**Exercise description:** Taking the line with "export IMPL_worst_pin_slew_ps=502" as the first and the line with "multi-input combinational: 184 / 758 / 0.0165" as the last, set down exactly every line in that range from the entries below, and no more.

(Data excerpts)
= = = =

`flow/design.v`:
```
module sfx_mem #(
    parameter VOICES = 16
) (
    input wire         clk,
    input wire         shift,
    input wire  [15:0] mem_din,
    input wire  [2:0]  mem_din_addr,
    input wire         mem_din_we,
    output wire [15:0] curr_amp,
    output wire [15:0] curr_target_amp,
    output wire [15:0] curr_decay,
    output wire [15:0] curr_step,
    output wire [15:0] curr_phase
)  ;
reg [VOICES-1:0] [15:0] amp;
reg [VOICES-1:0] [15:0] target_amp;
reg [VOICES-1:0] [15:0] decay;
reg [VOICES-1:0] [15:0] step;
reg [VOICES-1:0] [15:0] phase;
assign curr_amp        = amp       [0];
assign curr_target_amp = target_amp[0];
assign curr_decay      = decay     [0];
assign curr_step       = step      [0];
assign curr_phase      = phase     [0];
always_ff @(posedge clk) begin
    if (shift) begin
        for (integer i = 0; i < VOICES; i = i + 1) begin
            amp       [i] <= amp       [(i + 1) % VOICES];
            target_amp[i] <= target_amp[(i + 1) % VOICES];
            decay     [i] <= decay     [(i + 1) % VOICES];
            step      [i] <= step      [(i + 1) % VOICES];
            phase     [i] <= phase     [(i + 1) % VOICES];
        end
    end else if (mem_din_we) begin
        case (mem_din_addr)
            0: amp       [VOICES-1] <= mem_din;
            1: target_amp[VOICES-1] <= mem_din;
            2: decay     [VOICES-1] <= mem_din;
            3: step      [VOICES-1] <= mem_din;
            4: phase     [VOICES-1] <= mem_din;
        endcase
    end
end
initial begin
    for (integer j = 0; j < VOICES; j++) begin
        amp[j]        = 0;
        target_amp[j] = 0;
        decay[j]      = 0;
        phase[j]      = 0;
        step[j]       = 0;
    end
end
endmodule
```
`flow/run.sh`:
```
#!/bin/bash
# OpenROAD 26Q1-2900-gdf79404cd8, Yosys 0.63+post, stock flow scripts
make -C /OpenROAD-flow-scripts/flow DESIGN_CONFIG=/design/flow/config.mk WORK_HOME=/design/flow/orfs finish
```
`flow/config.mk`:
```
export PLATFORM = sky130hd
export DESIGN_NAME = sfx_mem
export DESIGN_NICKNAME = sfx_mem
export VERILOG_FILES = /design/flow/design.v
export SDC_FILE = /design/flow/constraint.sdc
export NUM_CORES = 4
export LEC_CHECK = 1
export CORE_UTILIZATION = 50
```
`flow/constraint.sdc`:
```
current_design sfx_mem

set clk_period 2.8
set clk_io_pct 0.2

create_clock -name clk0 -period $clk_period [get_ports {clk}]

set non_clock_inputs [all_inputs -no_clocks]
set_input_delay [expr $clk_period * $clk_io_pct] -clock clk0 $non_clock_inputs
set_output_delay [expr $clk_period * $clk_io_pct] -clock clk0 [all_outputs]
```
==> flow_metrics.env <==
# source this file to load flow results
export IMPL_slowest_stage="clkdlybuf4s50_1"
export IMPL_startpoint_type="flop"
export IMPL_antenna_found_initial=3
export IMPL_wl_met3_mm=9.51
export IMPL_wl_met2_mm=20.5
export IMPL_syn_area_um2=39900
export IMPL_portBuffers=101
export IMPL_drv_slew=0
export IMPL_path_cells="clkdlybuf4s50_1"
export IMPL_syn_area_per_cell_um2=25.6
export IMPL_worst_ep_required_time_ps=2240
export IMPL_track_usage=0.148
export IMPL_wl_per_cell_um=17.9
export IMPL_outcome="finished, final reports clean"
export IMPL_grt_pass1_vias=14600
export IMPL_area_leaders="edfxtp_1, buf_4, nand2_1"
export IMPL_die_x_um=284
export IMPL_yosys_area_top_type="edfxtp_1"
export IMPL_tns_ps=0
export IMPL_min_period_ps=2220
export IMPL_post_cts_buffers=0
export IMPL_top_cell="edfxtp_1"
export IMPL_grt_overflow=0
export IMPL_drtIter0Drc=864
export IMPL_critPathBufInv=1
export IMPL_cts_sinks=1280
export IMPL_powerDensity_nw_per_um2=855
export IMPL_yosys_warnings=1
export IMPL_p_total_mw=39.3
export IMPL_dr_pass1_iters=6
export IMPL_rsz0062_at_grt="no"
export IMPL_wirelength_mm=51.8
export IMPL_ys_ff=1280
export IMPL_drc_errors=0
export IMPL_yosys_most_used_dff="edfxtp_1"
export IMPL_hold_viol=0
export IMPL_fmax_mhz=451
export IMPL_hold_start="shift"
export IMPL_cp_slowest_stage_delay_ps=520
export IMPL_synth_cells=1556
export IMPL_holdPathEnd="target_amp[136]"
export IMPL_num_vias=14000
export IMPL_place_hpwl_mm=27.3
export IMPL_fp_row_count=103
export IMPL_r2r_cells=2
export IMPL_critPathTopFamily="buffers and inverters"
export IMPL_htreeDepth=3
export IMPL_vdd_drop_max_mv=0.558
export IMPL_core_area_um2=79000
export IMPL_syn_to_final_growth_pct=15.2
export IMPL_cts_root_buf="clkbuf_16"
export IMPL_r2r_end="target_amp[253]"
export IMPL_maxCapViolations=0
export IMPL_ys_seq_frac=0.963
export IMPL_io_pins=102
export IMPL_grt_pass1_wl_mm=80.4
export IMPL_cts_resized=0
export IMPL_cts_tree="done"
export IMPL_grt_max_degree=82
export IMPL_synth_stat_cells=1556
export IMPL_hold_path_depth=1
export IMPL_clock_path_buffers=3
export IMPL_edf_count=1280
export IMPL_cts_hold_buf=0
export IMPL_r2r_slack_ps=1780
export IMPL_clock_skew_ps=18.6
export IMPL_worst_setup_path_end_kind="output port"
export IMPL_gp_congestion=0.766
export IMPL_worstPathMaxFanout=2
export IMPL_synthTopCellsByCount="edfxtp_1, nand2_1, buf_4, nand2b_1, buf_6"
export IMPL_yosysChipArea_um2=39900
export IMPL_critPathKind="reg -> out"
export IMPL_period_used=0.793
export IMPL_ant_nets=0
export IMPL_setup_viol=0
export IMPL_drive_gt1_frac=0.122
export IMPL_synthDistinctLibCells=11
export IMPL_fp_util=0.505
export IMPL_ys_async_sr_fraction=0
export IMPL_synth_top_area_share=0.963
export IMPL_cp_arrival_ps=1660
export IMPL_maxSlewHeadroom=0.665
export IMPL_clock_latency_ps=660
export IMPL_drt_met1_wl_mm=20.7
export IMPL_worst_pin_slew_ps=502
export IMPL_cts_buffers=120
export IMPL_r2r_start="target_amp[13]"
export IMPL_hold_path_class="in -> reg"
export IMPL_clk_pin_slew_ps=60
export IMPL_top_layer_used="met5"
export IMPL_routed_via_density=4.85
export IMPL_p_leak_nw=15.8
export IMPL_nFillCells=5420
export IMPL_warnings=26
export IMPL_die_height_um=284
export IMPL_chipArea_um2=80900
-- area by class of cell --
type / count / area [um2] / share of cell area
inverter: 1 / 3.75 / 0.0000816
antenna: 3 / 7.51 / 0.000163
multi-input combinational: 184 / 758 / 0.0165
clock inverter: 80 / 797 / 0.0173
timing repair buffer: 145 / 1510 / 0.0328
clock buffer: 148 / 3150 / 0.0685
tap: 1050 / 1310 / 0.0286
sequential: 1280 / 38400 / 0.836
-- per-layer routing --
layer	vias up	track usage
met3	85	0.128
met5	-	0.00595
li1	6386	-
met2	655	0.168
met1	6899	0.252
met4	2	0.0301
-- registers in the layout, summed over array words and instances (netlist names) --
register and flops:
amp 256, decay 256, phase 256, step 256, target_amp 256
-- layout by cell type (no fill, tap or decap), types with 3 or more instances in the layout --
cell type,instances
a31o_2,3
clkinv_2,26
buf_4,31
inv_6,3
nand2_1,160
edfxtp_1,1280
nand2b_1,16
clkinv_1,26
clkinvlp_4,6
buf_12,13
clkbuf_1,26
bufinv_16,14
clkinv_8,3
clkdlybuf4s50_1,100
clkbuf_16,122
diode_2,3
-- stage by stage --
step / utilization / hold WS [ps] / area (um2) / std cells / worst slack (ps)
floorplan: - / 400 / 39900 / 1556 / 1240
global placement: 0.532 / 400 / 42000 / 2660 / 537
detailed placement: 0.532 / 405 / 42000 / 2660 / 555
CTS: 0.582 / 314 / 46000 / 2888 / 506
global route: 0.582 / 320 / 46000 / 2888 / 445
finish: 0.582 / 335 / 46000 / 2891 / 580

= = = =

**Answer for the task:**
export IMPL_worst_pin_slew_ps=502
export IMPL_cts_buffers=120
export IMPL_r2r_start="target_amp[13]"
export IMPL_hold_path_class="in -> reg"
export IMPL_clk_pin_slew_ps=60
export IMPL_top_layer_used="met5"
export IMPL_routed_via_density=4.85
export IMPL_p_leak_nw=15.8
export IMPL_nFillCells=5420
export IMPL_warnings=26
export IMPL_die_height_um=284
export IMPL_chipArea_um2=80900
-- area by class of cell --
type / count / area [um2] / share of cell area
inverter: 1 / 3.75 / 0.0000816
antenna: 3 / 7.51 / 0.000163
multi-input combinational: 184 / 758 / 0.0165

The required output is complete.